Resistance of cold‐hardened winter rye leaves ( Secale cereale L.) to photo‐oxidative stress

Catalase and photosystem II (PSII) were strongly inactivated during exposure to 4 °C and moderate light in 22 °C‐grown non‐hardened leaves (NHL) of winter rye ( Secale cereale L.), but highly resistant to photo‐inactivation at low temperature in 4 °C‐grown cold‐hardened leaves (CHL). Resistance of CHL to chilling‐induced photo‐inactivation of catalase and PSII depended partially on more efficient de novo synthesis at 4 °C and partially on improved protection.
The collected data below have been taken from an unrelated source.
<file path="src/rtl/safe_fsm_pkg.sv">
`timescale 1ns/1ps
package safe_fsm_pkg;
  localparam int CODE_W = 5;
  localparam int NUM_ST = 4;
  localparam int IDX_W  = $clog2(NUM_ST);
  localparam int MAX_CORR_DIST = 1;

  typedef logic [CODE_W-1:0] code_t;

  typedef enum logic [IDX_W-1:0] {
    ST_IDLE = 2'd0,
    ST_WORK = 2'd1,
    ST_ACK  = 2'd2,
    ST_COOL = 2'd3
  } st_e;

  localparam code_t CODE_IDLE = 5'b00000;
  localparam code_t CODE_WORK = 5'b00111;
  localparam code_t CODE_ACK  = 5'b11001;
  localparam code_t CODE_COOL = 5'b11110;

  localparam code_t LEGAL_CODES [NUM_ST] = '{CODE_IDLE, CODE_WORK, CODE_ACK, CODE_COOL};

  typedef struct packed {
    logic  recover;
    code_t nextCode;
  } ctrlStrobe_t;
endpackage

</file>
<file path="src/rtl/safe_fsm_store.sv">
`timescale 1ns/1ps
module safe_fsm_store
  import safe_fsm_pkg::*;
(
  input  logic        clk,
  input  logic        rstN,
  input  code_t       upsetMask,
  input  ctrlStrobe_t strobe,
  output st_e         stateIdx,
  output logic        corrected,
  output logic        uncorrectable
);
  code_t stored;
  code_t cleanCode;
  logic [NUM_ST-1:0] hit;

  for (genvar gi = 0; gi < NUM_ST; gi++) begin : g_near
    assign hit[gi] = ($countones(stored ^ LEGAL_CODES[gi]) <= MAX_CORR_DIST);
  end

  always_comb begin
    stateIdx = ST_IDLE;
    for (int i = 0; i < NUM_ST; i++) begin
      if (hit[i]) stateIdx = st_e'(IDX_W'(i));
    end
  end

  assign cleanCode     = LEGAL_CODES[stateIdx];
  assign uncorrectable = ~|hit;
  assign corrected     = (|hit) && (stored != cleanCode);

  always_ff @(posedge clk or negedge rstN) begin
    if (!rstN) begin
      stored <= CODE_IDLE;
    end else if (|upsetMask) begin
      stored <= stored ^ upsetMask;
    end else if (strobe.recover) begin
      stored <= CODE_IDLE;
    end else begin
      stored <= strobe.nextCode;
    end
  end
endmodule

</file>
<file path="src/rtl/safe_fsm_ctrl.sv">
`timescale 1ns/1ps
module safe_fsm_ctrl
  import safe_fsm_pkg::*;
(
  input  logic        req,
  input  logic        done,
  input  st_e         stateIdx,
  input  logic        uncorrectable,
  output ctrlStrobe_t strobe,
  output logic        busy,
  output logic        ack,
  output logic        safeRec
);
  always_comb begin
    strobe.recover  = 1'b0;
    strobe.nextCode = CODE_IDLE;
    busy    = 1'b0;
    ack     = 1'b0;
    safeRec = 1'b0;
    if (uncorrectable) begin
      strobe.recover = 1'b1;
      safeRec        = 1'b1;
    end else begin
      case (stateIdx)
        ST_IDLE: strobe.nextCode = req ? CODE_WORK : CODE_IDLE;
        ST_WORK: begin
          busy            = 1'b1;
          strobe.nextCode = done ? CODE_ACK : CODE_WORK;
        end
        ST_ACK: begin
          ack             = 1'b1;
          strobe.nextCode = CODE_COOL;
        end
        ST_COOL: strobe.nextCode = req ? CODE_COOL : CODE_IDLE;
        default: strobe.recover = 1'b1;
      endcase
    end
  end
endmodule

</file>
<file path="src/rtl/safe_fsm_d3.sv">
`timescale 1ns/1ps
module safe_fsm_d3
  import safe_fsm_pkg::*;
(
  input  logic              clk,
  input  logic              rstN,
  input  logic              req,
  input  logic              done,
  input  logic [CODE_W-1:0] upsetMask,
  output logic              busy,
  output logic              ack,
  output logic              corrErr,
  output logic              safeRec
);
  ctrlStrobe_t strobe;
  st_e         stateIdx;
  logic        uncorrectable;

  safe_fsm_store u_store (
    .clk          (clk),
    .rstN         (rstN),
    .upsetMask    (upsetMask),
    .strobe       (strobe),
    .stateIdx     (stateIdx),
    .corrected    (corrErr),
    .uncorrectable(uncorrectable)
  );

  safe_fsm_ctrl u_ctrl (
    .req          (req),
    .done         (done),
    .stateIdx     (stateIdx),
    .uncorrectable(uncorrectable),
    .strobe       (strobe),
    .busy         (busy),
    .ack          (ack),
    .safeRec      (safeRec)
  );
endmodule

</file>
Lower rates of chloroplast‐mediated inactivation of catalase in vitro indicated that less reactive oxygen was released by chloroplasts from CHL than by chloroplasts from NHL. The contents of xanthophyll cycle carotenoids, α ‐tocopherol, ascorbate, glutathione, the activities of superoxide dismutase and glutathione reductase, and the tolerance against paraquat‐induced photo‐oxidative damage were greatly increased in CHL, relative to NHL. Zeaxanthin‐related thermal energy dissipation was only of minor importance for paraquat‐tolerance and protection of catalase in CHL. When CHL were transferred to a higher temperature of 22 °C the increased resistance to photo‐inactivation of catalase and PSII and the increased paraquat‐tolerance were largely lost within 3 d, whereas most non‐enzymic and enzymic antioxidants retained higher levels than in NHL. The decline of resistance to photodamage during dehardening was not related to concomitant changes of antioxidants or antioxidative enzymes.